Figure 7.

Cartoon illustrating the interactions of exogenous and endogenous/aTGFβ that operate in PDAC- and TNBC-derived tumor cells. Left-hand side, the aTGFβ1 forms a regulatory feedforward loop with ERK1/2 to sustain high-level ERK activation. This circuit prevents exogenous TGFβ1 (rhTGFβ1 in vitro or paracrine and stromal cell derived-TGFβ1 in vivo) from inducing growth arrest or cell migration through TβR1/ALK5 via induction of p21^WAF1 (WAF1) or SNAIL, respectively. The aTGFβ1-ERK loop is driven by mutant (m) and wild-type versions of RAS, RAF, or EGFR/Erb-b2 receptor tyrosine kinase 2 (HER2) and additionally through TβRI/ALK5. Exogenous TGFβ1 also transcriptionally up-regulates TGFB1, and the resulting TGFβ1 protein via mutant RAS-ERK signaling can provide feedback inhibition of its own production.

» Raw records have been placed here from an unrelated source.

What follows belongs to an exercise in optimizing a design on an open flow for small area, a short achievable clock period and few clock cycles per item; a production flow would make more cautious choices. Only the layout flow was run in this run; the RTL was not checked for function there.

File: design/flow/run.sh
#!/bin/bash
# synth_recipe.tcl (not shown) runs the flow's synth.tcl, then flattens the netlist and writes it again
# the make line also repeats each setting of config.mk as NAME=value (left out here)
make -C /OpenROAD-flow-scripts/flow DESIGN_CONFIG=/design/flow/config.mk WORK_HOME=/design/flow/orfs CLKGATE_MAP_FILE= SYNTH_SCRIPT=/design/flow/synth_recipe.tcl finish
File: design/flow/config.mk
export PLATFORM = sky130hd
export DESIGN_NAME = fp8_dot16_acc
export DESIGN_NICKNAME = fp8_dot16_acc
export VERILOG_FILES = /design/flow/design.v
export SDC_FILE = /design/flow/constraint.sdc
export NUM_CORES = 4
export LEC_CHECK = 0
export CAP_MARGIN = 20
export CELL_PAD_IN_SITES_DETAIL_PLACEMENT = 1
export CELL_PAD_IN_SITES_GLOBAL_PLACEMENT = 2
export CORE_MARGIN = 2
export CORE_UTILIZATION = 30
export PLACE_DENSITY = 0.5
export SLEW_MARGIN = 20
File: design/flow/constraint.sdc
create_clock -name core_clock -period 36.0 [get_ports {clk}]
set_input_delay 7.2000 -clock core_clock [delete_from_list [all_inputs] [get_ports {clk}]]
set_output_delay 7.2000 -clock core_clock [all_outputs]
set_load 0.01 [all_outputs]
File: design/flow/design.v
module fp8_mul (
    input  wire [7:0] ca, cw,
    input  wire       afp, wfp,
    output wire [8:0] x,         
    output wire [5:0] pe,        
    output wire       spc        
);
    wire       za = (ca[6:3] == 4'd0) & ~(afp & ca[2]);
    wire       zw = (cw[6:3] == 4'd0) & ~(wfp & cw[2]);
    wire [3:0] a  = {~afp & (~za | ca[2]), za ? ca[1] : (afp | ca[2]),
                     za ? ca[0] : ca[1], ~za & ca[0]};
    wire [3:0] b  = {~wfp & (~zw | cw[2]), zw ? cw[1] : (wfp | cw[2]),
                     zw ? cw[0] : cw[1], ~zw & cw[0]};
    wire [4:0] fa = afp ? ca[6:2] : {1'b0, ca[6:3]};
    wire [4:0] fw = wfp ? cw[6:2] : {1'b0, cw[6:3]};
    wire [7:0] r0 = {4'd0, a & {4{b[0]}}};
    wire [7:0] r1 = {3'd0, a & {4{b[1]}}, 1'b0};
    wire [7:0] r2 = {2'd0, a & {4{b[2]}}, 2'b0};
    wire [7:0] r3 = {1'd0, a & {4{b[3]}}, 3'b0};
    wire [7:0] s1 = r0 ^ r1 ^ r2;
    wire [7:0] c1 = ((r0 & r1) | (r0 & r2) | (r1 & r2)) << 1;
    wire [7:0] s2 = s1 ^ c1 ^ r3;
    wire [7:0] c2 = ((s1 & c1) | (s1 & r3) | (c1 & r3)) << 1;
    wire [7:0] p  = s2 + c2;
    wire       s  = ca[7] ^ cw[7];
    assign x   = s ? (9'd0 - {1'b0, p}) : {1'b0, p};
    assign pe  = fa + fw;
    assign spc = (afp ? (ca[6:2] == 5'h1F) : (ca[6:0] == 7'h7F))
               | (wfp ? (cw[6:2] == 5'h1F) : (cw[6:0] == 7'h7F));
endmodule
module fp8_row (
    input  wire [8:0]  x,
    input  wire [5:0]  pe,
    output wire [70:0] row,
    output wire [7:0]  oh        
);
    wire [15:0] y  = {{7{x[8]}}, x} << pe[2:0];
    wire [15:0] yf = {~y[15], y[14:0]};
    assign oh = 8'd1 << pe[5:3];
    genvar j;
    generate
        for (j = 0; j < 71; j = j + 1) begin : g_bit
            localparam integer Q = j / 8;
            localparam integer R = j % 8;
            if (Q == 0) begin : g_q0
                assign row[j] = oh[0] & yf[R];
            end else if (Q == 8) begin : g_q8
                assign row[j] = oh[7] & yf[R+8];
            end else begin : g_qn
                assign row[j] = (oh[Q] & yf[R]) | (oh[Q-1] & yf[R+8]);
            end
        end
    endgenerate
endmodule
module csa_tree17 (
    input  wire [1206:0] rows,
    input  wire          cin,
    output wire [70:0]   oa, ob
);
    function [141:0] csa;
        input [70:0] a, b, c;
        input        ci;
        reg   [70:0] s, cy;
        begin
            s   = a ^ b ^ c;
            cy  = (a & b) | (a & c) | (b & c);
            csa = {cy[69:0], ci, s};
        end
    endfunction
    wire [70:0] row [0:16];
    wire [70:0] l1 [0:11];
    wire [70:0] l2 [0:7];
    wire [70:0] l3 [0:5];
    wire [70:0] l4 [0:3];
    wire [70:0] l5 [0:2];
    genvar k;
    generate
        for (k = 0; k < 17; k = k + 1) begin : g_r
            assign row[k] = rows[71*k +: 71];
        end
        for (k = 0; k < 5; k = k + 1) begin : g_l1
            assign {l1[2*k+1], l1[2*k]} = csa(row[3*k], row[3*k+1], row[3*k+2], k == 0 ? cin : 1'b0);
        end
        assign l1[10] = row[15];
        assign l1[11] = row[16];
        for (k = 0; k < 4; k = k + 1) begin : g_l2
            assign {l2[2*k+1], l2[2*k]} = csa(l1[3*k], l1[3*k+1], l1[3*k+2], 1'b0);
        end
        for (k = 0; k < 2; k = k + 1) begin : g_l3
            assign {l3[2*k+1], l3[2*k]} = csa(l2[3*k], l2[3*k+1], l2[3*k+2], 1'b0);
        end
        assign l3[4] = l2[6];
        assign l3[5] = l2[7];
        for (k = 0; k < 2; k = k + 1) begin : g_l4
            assign {l4[2*k+1], l4[2*k]} = csa(l3[3*k], l3[3*k+1], l3[3*k+2], 1'b0);
        end
        assign {l5[1], l5[0]} = csa(l4[0], l4[1], l4[2], 1'b0);
        assign l5[2] = l4[3];
        assign {ob, oa} = csa(l5[0], l5[1], l5[2], 1'b0);
    endgenerate
endmodule
module popcnt16 (
    input  wire [15:0] v,
    output wire [4:0]  n
);
    wire [1:0] a0 = v[0] + v[1] + v[2];
    wire [1:0] a1 = v[3] + v[4] + v[5];
    wire [1:0] a2 = v[6] + v[7] + v[8];
    wire [1:0] a3 = v[9] + v[10] + v[11];
    wire [1:0] a4 = v[12] + v[13] + v[14];
    assign n = a0 + a1 + a2 + a3 + a4 + v[15];
endmodule
module clz70 (
    input  wire [69:0] v,
    output wire [6:0]  n
);
    wire [71:0] w = {v, 2'b11};
    wire [8:0]  nz;
    wire [2:0]  g [0:8];
    genvar q;
    generate
        for (q = 0; q < 9; q = q + 1) begin : g_grp
            wire [7:0] b = w[71 - 8*q -: 8];
            assign nz[q] = |b;
            assign g[q] = b[7] ? 3'd0 : b[6] ? 3'd1 : b[5] ? 3'd2 : b[4] ? 3'd3 :
                          b[3] ? 3'd4 : b[2] ? 3'd5 : b[1] ? 3'd6 : 3'd7;
        end
    endgenerate
    reg [6:0] r;
    integer   i;
    always @* begin
        r = {4'd8, g[8]};
        for (i = 7; i >= 0; i = i - 1)
            if (nz[i]) r = {i[3:0], g[i]};
    end
    assign n = r;
endmodule
module sum_round (
    input  wire [70:0] ca, cb,
    input  wire [1:0]  nfmt,      
    output wire [31:0] t32
);
    wire [70:0] sum = ca + cb;
    wire        neg = sum[70];
    wire [69:0] mag = (sum[69:0] ^ {70{neg}}) + {69'd0, neg};
    wire [6:0]  lz, tz;
    clz70 u_lz (.v(mag), .n(lz));
    wire [69:0] rev;
    genvar i;
    generate
        for (i = 0; i < 70; i = i + 1) begin : g_rev
            assign rev[i] = mag[69 - i];
        end
    endgenerate
    clz70 u_tz (.v(rev), .n(tz));
    wire [69:0] s64 = lz[6] ? {mag[5:0], 64'd0} : mag;
    wire [69:0] s32 = lz[5] ? {s64[37:0], 32'd0} : s64;
    wire [69:0] s16 = lz[4] ? {s32[53:0], 16'd0} : s32;
    wire [69:0] s8  = lz[3] ? {s16[61:0], 8'd0} : s16;
    wire [69:0] s4  = lz[2] ? {s8[65:0], 4'd0} : s8;
    wire [69:0] s2  = lz[1] ? {s4[67:0], 2'd0} : s4;
    wire [69:0] s1  = lz[0] ? {s2[68:0], 1'd0} : s2;
    wire        stk = ({1'b0, tz} + {1'b0, lz}) <= 8'd44;
    wire        rup = s1[45] & (stk | s1[46]);
    wire [7:0]  ex  = 8'd162 + {nfmt, 3'd0} - {6'd0, nfmt} - {1'b0, lz};
    wire [30:0] tpk = {ex, s1[68:46]} + {30'd0, rup};
    assign t32 = (sum == 71'd0) ? 32'd0 : {neg, tpk};
endmodule
module fadd_a (
    input  wire [31:0] av, tv,
    output wire [27:0] r,
    output wire [7:0]  xe,
    output wire        xs
);
    wire        ge  = av[30:0] >= tv[30:0];
    wire [31:0] xv  = ge ? av : tv;
    wire [31:0] yv  = ge ? tv : av;
    wire        xz  = xv[30:23] == 8'd0;
    wire        yz  = yv[30:23] == 8'd0;
    assign      xe  = xz ? 8'd1 : xv[30:23];
    wire [7:0]  ye  = yz ? 8'd1 : yv[30:23];
    wire [7:0]  d   = xe - ye;
    wire [23:0] ym  = {~yz, yv[22:0]};
    wire [26:0] ysh = (d >= 8'd27) ? 27'd0 : ({ym, 3'b000} >> d[4:0]);
    reg  [4:0]  tz;
    integer     i;
    always @* begin
        tz = 5'd24;
        for (i = 23; i >= 0; i = i - 1)
            if (ym[i]) tz = i[4:0];
    end
    wire        yst = (ym != 24'd0) & ({3'd0, tz} + 8'd3 < d);
    wire [27:0] yal = {1'b0, ysh[26:1], ysh[0] | yst};
    wire [27:0] xal = {1'b0, ~xz, xv[22:0], 3'b000};
    assign      r   = (xv[31] ^ yv[31]) ? (xal - yal) : (xal + yal);
    assign      xs  = xv[31];
endmodule
module fadd_b (
    input  wire [27:0] r,
    input  wire [7:0]  xe,
    input  wire        xs, nan, pass,
    output reg  [31:0] res
);
    reg  [4:0]  rlz;
    reg  [7:0]  sh;
    reg  [27:0] rn;
    reg  [8:0]  fld;
    reg         rup;
    reg  [31:0] rpk;
    integer     jj;
    always @* begin
        rlz = 5'd28;
        for (jj = 0; jj < 28; jj = jj + 1)
            if (r[jj]) rlz = 5'd27 - jj[4:0];
        sh  = ({3'd0, rlz} <= xe) ? {3'd0, rlz} : xe;
        rn  = r << sh;
        fld = rn[27] ? ({1'b0, xe} + 9'd1 - {1'b0, sh}) : 9'd0;
        rup = rn[3] & ((|rn[2:0]) | rn[4]);
        rpk = {fld, rn[26:4]} + {31'd0, rup};
        if (nan)                                 res = 32'h7FC00000;
        else if (r == 28'd0)                     res = 32'd0;
        else if (!pass && rpk[31:23] >= 9'd255)  res = {xs, 31'h7F7FFFFF};
        else                                     res = {xs, rpk[30:0]};
    end
endmodule
module fp8_dot16_acc (
    input  wire         clk,
    input  wire         rst,         
    input  wire         in_valid,
    input  wire         in_clr,      
    input  wire         in_afp,      
    input  wire         in_wfp,      
    input  wire [127:0] in_act,      
    input  wire [127:0] in_wgt,      
    input  wire [31:0]  in_acc,      
    output reg          out_valid,
    output reg  [31:0]  out_result,  
    output reg          out_nan      
);
    reg         v0, clr0, afp0, wfp0;
    reg [127:0] act0, wgt0;
    reg [31:0]  acc0;
    always @(posedge clk) begin
        v0   <= rst ? 1'b0 : in_valid;
        clr0 <= in_clr;
        afp0 <= in_afp;
        wfp0 <= in_wfp;
        act0 <= in_act;
        wgt0 <= in_wgt;
        acc0 <= in_acc;
    end
    wire [143:0] xA;
    wire [95:0]  eA;
    wire [15:0]  spc;
    genvar k;
    generate
        for (k = 0; k < 16; k = k + 1) begin : g_a
            fp8_mul u_mul (.ca(act0[8*k +: 8]), .cw(wgt0[8*k +: 8]), .afp(afp0), .wfp(wfp0),
                           .x(xA[9*k +: 9]), .pe(eA[6*k +: 6]), .spc(spc[k]));
        end
    endgenerate
    reg         v1, clr1, nan1;
    reg [1:0]   nf1;
    reg [31:0]  acc1;
    reg [143:0] x1;
    reg [95:0]  e1;
    always @(posedge clk) begin
        v1   <= rst ? 1'b0 : v0;
        clr1 <= clr0;
        nan1 <= |spc;
        nf1  <= {1'b0, ~afp0} + {1'b0, ~wfp0};
        acc1 <= acc0;
        x1   <= xA;
        e1   <= eA;
    end
    wire [1206:0] rows;
    wire [127:0]  oh;
    wire [70:0]   csa_a, csa_b;
    generate
        for (k = 0; k < 16; k = k + 1) begin : g_b
            fp8_row u_row (.x(x1[9*k +: 9]), .pe(e1[6*k +: 6]), .row(rows[71*k +: 71]),
                           .oh(oh[8*k +: 8]));
        end
    endgenerate
    wire [70:0] corr;
    assign corr[14:0] = 15'd0;
    generate
        for (k = 0; k < 7; k = k + 1) begin : g_cnt
            wire [15:0] col;
            genvar t;
            for (t = 0; t < 16; t = t + 1) begin : g_col
                assign col[t] = oh[8*t + k];
            end
            wire [4:0] n;
            popcnt16 u_cnt (.v(col), .n(n));
            if (k < 6) begin : g_full
                assign corr[8*k+15 +: 8] = {3'd0, n};
            end else begin : g_last
                assign corr[70:63] = {3'd0, n};
            end
        end
    endgenerate
    assign rows[71*16 +: 71] = ~corr;        
    csa_tree17 u_tree (.rows(rows), .cin(1'b1), .oa(csa_a), .ob(csa_b));
    reg         v2, clr2, nan2;
    reg [1:0]   nf2;
    reg [31:0]  acc2;
    reg [70:0]  ca2, cb2;
    always @(posedge clk) begin
        v2   <= rst ? 1'b0 : v1;
        clr2 <= clr1;
        nan2 <= nan1;
        nf2  <= nf1;
        acc2 <= acc1;
        ca2  <= csa_a;
        cb2  <= csa_b;
    end
    wire [31:0] t32;
    sum_round u_round (.ca(ca2), .cb(cb2), .nfmt(nf2), .t32(t32));
    wire        pass2 = ~clr2 & (acc2[30:23] == 8'hFF);
    reg         v3, nan3, pass3;
    reg [31:0]  av3, tv3;
    always @(posedge clk) begin
        v3    <= rst ? 1'b0 : v2;
        nan3  <= nan2;
        pass3 <= pass2;
        av3   <= clr2 ? 32'd0 : acc2;
        tv3   <= pass2 ? 32'd0 : t32;
    end
    wire [27:0] r4;
    wire [7:0]  xe;
    wire        xs;
    fadd_a u_fadd_a (.av(av3), .tv(tv3), .r(r4), .xe(xe), .xs(xs));
    reg         v4, nan4, pass4, xs4;
    reg [27:0]  r;
    reg [7:0]   xe4;
    always @(posedge clk) begin
        v4    <= rst ? 1'b0 : v3;
        nan4  <= nan3;
        pass4 <= pass3;
        r     <= r4;
        xe4   <= xe;
        xs4   <= xs;
    end
    wire [31:0] res;
    fadd_b u_fadd_b (.r(r), .xe(xe4), .xs(xs4), .nan(nan4), .pass(pass4), .res(res));
    always @(posedge clk) begin
        out_valid  <= rst ? 1'b0 : v4;
        out_nan    <= nan4;
        out_result <= res;
    end
endmodule
==> run notes <==
-- layer usage --
metal	global-route usage (%)	vias to the layer above	share of wire [%]
li1	-	40100	-
met3	5.42	866	6.8
met1	38.1	45700	43
met4	17.9	12	7.4
met5	0	-	0.018
met2	44.8	3465	43
-- layout by cell type, fill, tap and decap left out, types with 261 or more instances in the layout --
cell and count:
a21oi_1 498, a22oi_1 494, buf_4 261, clkdlybuf4s50_1 327, dfxtp_1 885, fa_1 1191, ha_1 483, inv_1 1445
mux2i_1 322, nand2_1 703, nor2_1 804, o21ai_0 419, o22ai_1 394, xnor2_1 298
-- synth_stat cells (333+ instances only) --
cell,number,area share (%)
clkbuf_1,498,1.9
ha_1,483,6.0
mux2i_1,333,3.3
a21oi_1,515,2.6
o21ai_0,420,2.1
fa_1,1191,24
inv_1,1446,5.4
nor2_1,813,3.0
o22ai_1,400,2.5
a22oi_1,494,3.7
dfxtp_1,887,18
nand2_1,704,2.6
-- cell families after synthesis --
kind of cell,Yosys count
AND/OR/NAND/NOR,3114
flip-flops,887
other,1
buffers and inverters,2059
XOR/XNOR,458
multiplexers,567
AO/OA/AOI/OAI,2751
adder cells (fa/ha/maj),1674
-- state kept, by name, summed over array words and instances, names as in the netlist, 2 cells and up --
register,flops
x1,144
act0,128
wgt0,128
e1,96
ca2,71
cb2,69
acc0,32
acc1,32
acc2,32
av3,32
out_result,32
tv3,32
r,28
xe4,8
nf1,2
nf2,2
-- area by class of cell --
type	instances	share of cell area, %
timing repair buffer	592	4.66
antenna	5	0.0111
inverter	1466	4.88
tap	4387	4.86
clock buffer	138	2.73
multi-input combinational	8565	66.3
clock inverter	70	0.792
sequential	887	15.7
-- worst max-delay path: cells and delay by family (launching register included) --
kind / cells / cell delay [ns]
AND/OR/NAND/NOR: 19 / 6.97
XOR/XNOR: 1 / 0.29
buffers and inverters: 5 / 1.58
AO/OA/AOI/OAI: 12 / 3.46
adder cells (fa/ha/maj): 3 / 1.08
flip-flops: 1 / 0.30
-- metrics by stage --
stage / area [µm²] / hold slack [ns] / utilization [%]
finish: 113000 / 0.326 / 34.0
global route: 113000 / 0.335 / 34.0
CTS: 113000 / 0.329 / 33.9
detailed placement: 109000 / 0.314 / 32.7
global placement: 109000 / 0.312 / 32.7
floorplan: 100000 / 0.310 / -
-- final timing paths --
check,start,to,slack (ns)
setup reg to reg,ca2[15]$_DFF_P_,tv3[26]$_SDFF_PP0_,22.17
setup / recovery,ca2[15]$_DFF_P_,tv3[26]$_SDFF_PP0_,22.17
hold / removal,acc0[31]$_DFF_P_,acc1[31]$_DFF_P_,0.33
hold reg to reg,acc0[31]$_DFF_P_,acc1[31]$_DFF_P_,0.33
==> flow_summary.json <==
{
  "ios": 328,
  "routedWlPerCell_um": 31.5,
  "cts.sinks": 887,
  "nets": 13600,
  "drtIter0Drc": 7549,
  "synth-xor-area-share_pct": 4.06,
  "grt_pass1_wl_um": 714000,
  "required_ns": 36.79,
  "ff2ff_path_depth": 40,
  "coreArea_um2": 333000,
  "ys_warn_count": 5,
  "avgSynthCellArea_um2": 8.69,
  "async_reset_ff_share_pct": 0,
  "drcViolationCount": 0,
  "final_cells": 16100,
  "cpMaxStageDelayCell": "nor4_1",
  "synth_top_family_by_area": "adder cells",
  "synthesis.nets": 13500,
  "outcome": "complete, no violations",
  "tightest_slew_ns": 1.26,
  "ys.flop_type": "dfxtp_1",
  "rsz0062_at_grt": "no",
  "synth_edf_count": 0,
  "rows": 212,
  "vias_per_cell": 5.59,
  "wl_um": 508000,
  "hpwl_um": 425000,
  "postCtsSetupBuffers": 0,
  "worst_slack_ns": 22.17,
  "cpPeakStageDelay_ns": 0.75,
  "gp_congestion": 1.08,
  "fp.dieW_um": 582,
  "hold_viol_final": 0,
  "place_ws_ns": 22.23,
  "slew-limit-headroom_pct": 16.1,
  "cts_buffers": 113,
  "period_minus_slack_ns": 13.83,
  "hold_buffers": 0,
  "yosys.area_share.simple_pct": 15.8,
  "layout-drive-gt1-share_pct": 8.42,
  "synth_fa_ha_area_share_pct": 29.9,
  "max_freq_mhz": 72.3,
  "port_buffers": 327,
  "critPathLaunchType": "register",
  "via_count": 90100,
  "worstPathMaxFanout": 35,
  "maxSlewViolCount": 0,
  "syn_inst": 11500,
  "first_global_vias": 93900,
  "muxShareOfSynthArea_pct": 6.36,
  "crit_arrival_ns": 14.62,
  "fin_worst_skew_ns": 0.0937,
  "nFillCells": 38400,
  "post_synth_num_cell_types": 132,
  "post_cts_resized": 0,
  "cts_max_level": 3,
  "clockBufferDepth": 4,
  "yosysSeqAreaShare_pct": 17.7,
  "fin_tns_setup_ns": 0,
  "dp.cells": 15900,
  "setup_violations": 0,
  "path_class": "register to register",
  "min_path_type": "register to register",
  "cts_tree": "done",
  "endpoint_kind": "register",
  "worstHoldPathCells": 0,
  "antenna_found_initial": 28,
  "design.die.area_um2": 338000,
  "path_clk_slew_ns": 0.06,
  "track_usage_pct": 29.3,
  "yosys_register_bits": 887,
  "register_area_um2": 17800,
  "finalCritPeriodShare_pct": 38.4,
  "overflow": 0,
  "drt_pass1_iterations": 6,
  "cts_root_buffer": "clkbuf_16",
  "multi_input_area_um2": 74900,
  "synth-compound-area-share_pct": 18.3,
  "grt_max_degree": 60,
  "ant_nets": 0,
  "start_util_pct": 30.1,
  "cap_violations": 0,
  "die_h_um": 582,
  "syn2layout_area_growth_pct": 12.9,
  "synth_area_um2": 100000,
  "clkLatencyLatePin_ns": 0.88
}

[what the ideal ports hide]
No port has a modelled driver above. Below, the same layout with a new extraction and two added sets of constraints. Step 1 sets driving cells, clkbuf_16 on the clock port and buf_2 on the other inputs (assumed; they add their load-dependent delay and slew). Step 2, shift: input delay + t, output delay - t, t = (earliest + latest rising clock arrival at the registers) / 2. This alone moves slack from input paths to output paths. a / b / c = ideal / step 1 / step 2; a / b = the first two.
t, ns: 0.943
setup WS [ns]: 22.172 / 22.172 / 22.172
hold slack, ns: 0.326 / 0.326 / 0.326
latest minus earliest clock arrival (ns): 0.094 / 0.093
worst slew at a driven data input, ns: 0.08
After both steps this run still meets setup and hold. The setup slack of this run moves by 0.000 ns with the drivers and by 0.000 ns with both steps.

Right-hand side, in normal/benign cells, the aTGFβ1-ERK autoregulatory loop is non-functional due to the lack of mutant RAS/RAF proteins or lower expression or activation of TβRI/ALK5, but low-level activation of the aTGFβ1-ERK circuit is eventually achieved through EGFR activation via (wild-type) RAS. Green arrows denote activation or induction and red lines inhibition. Grey-shaded arrows/lines indicate inactivation.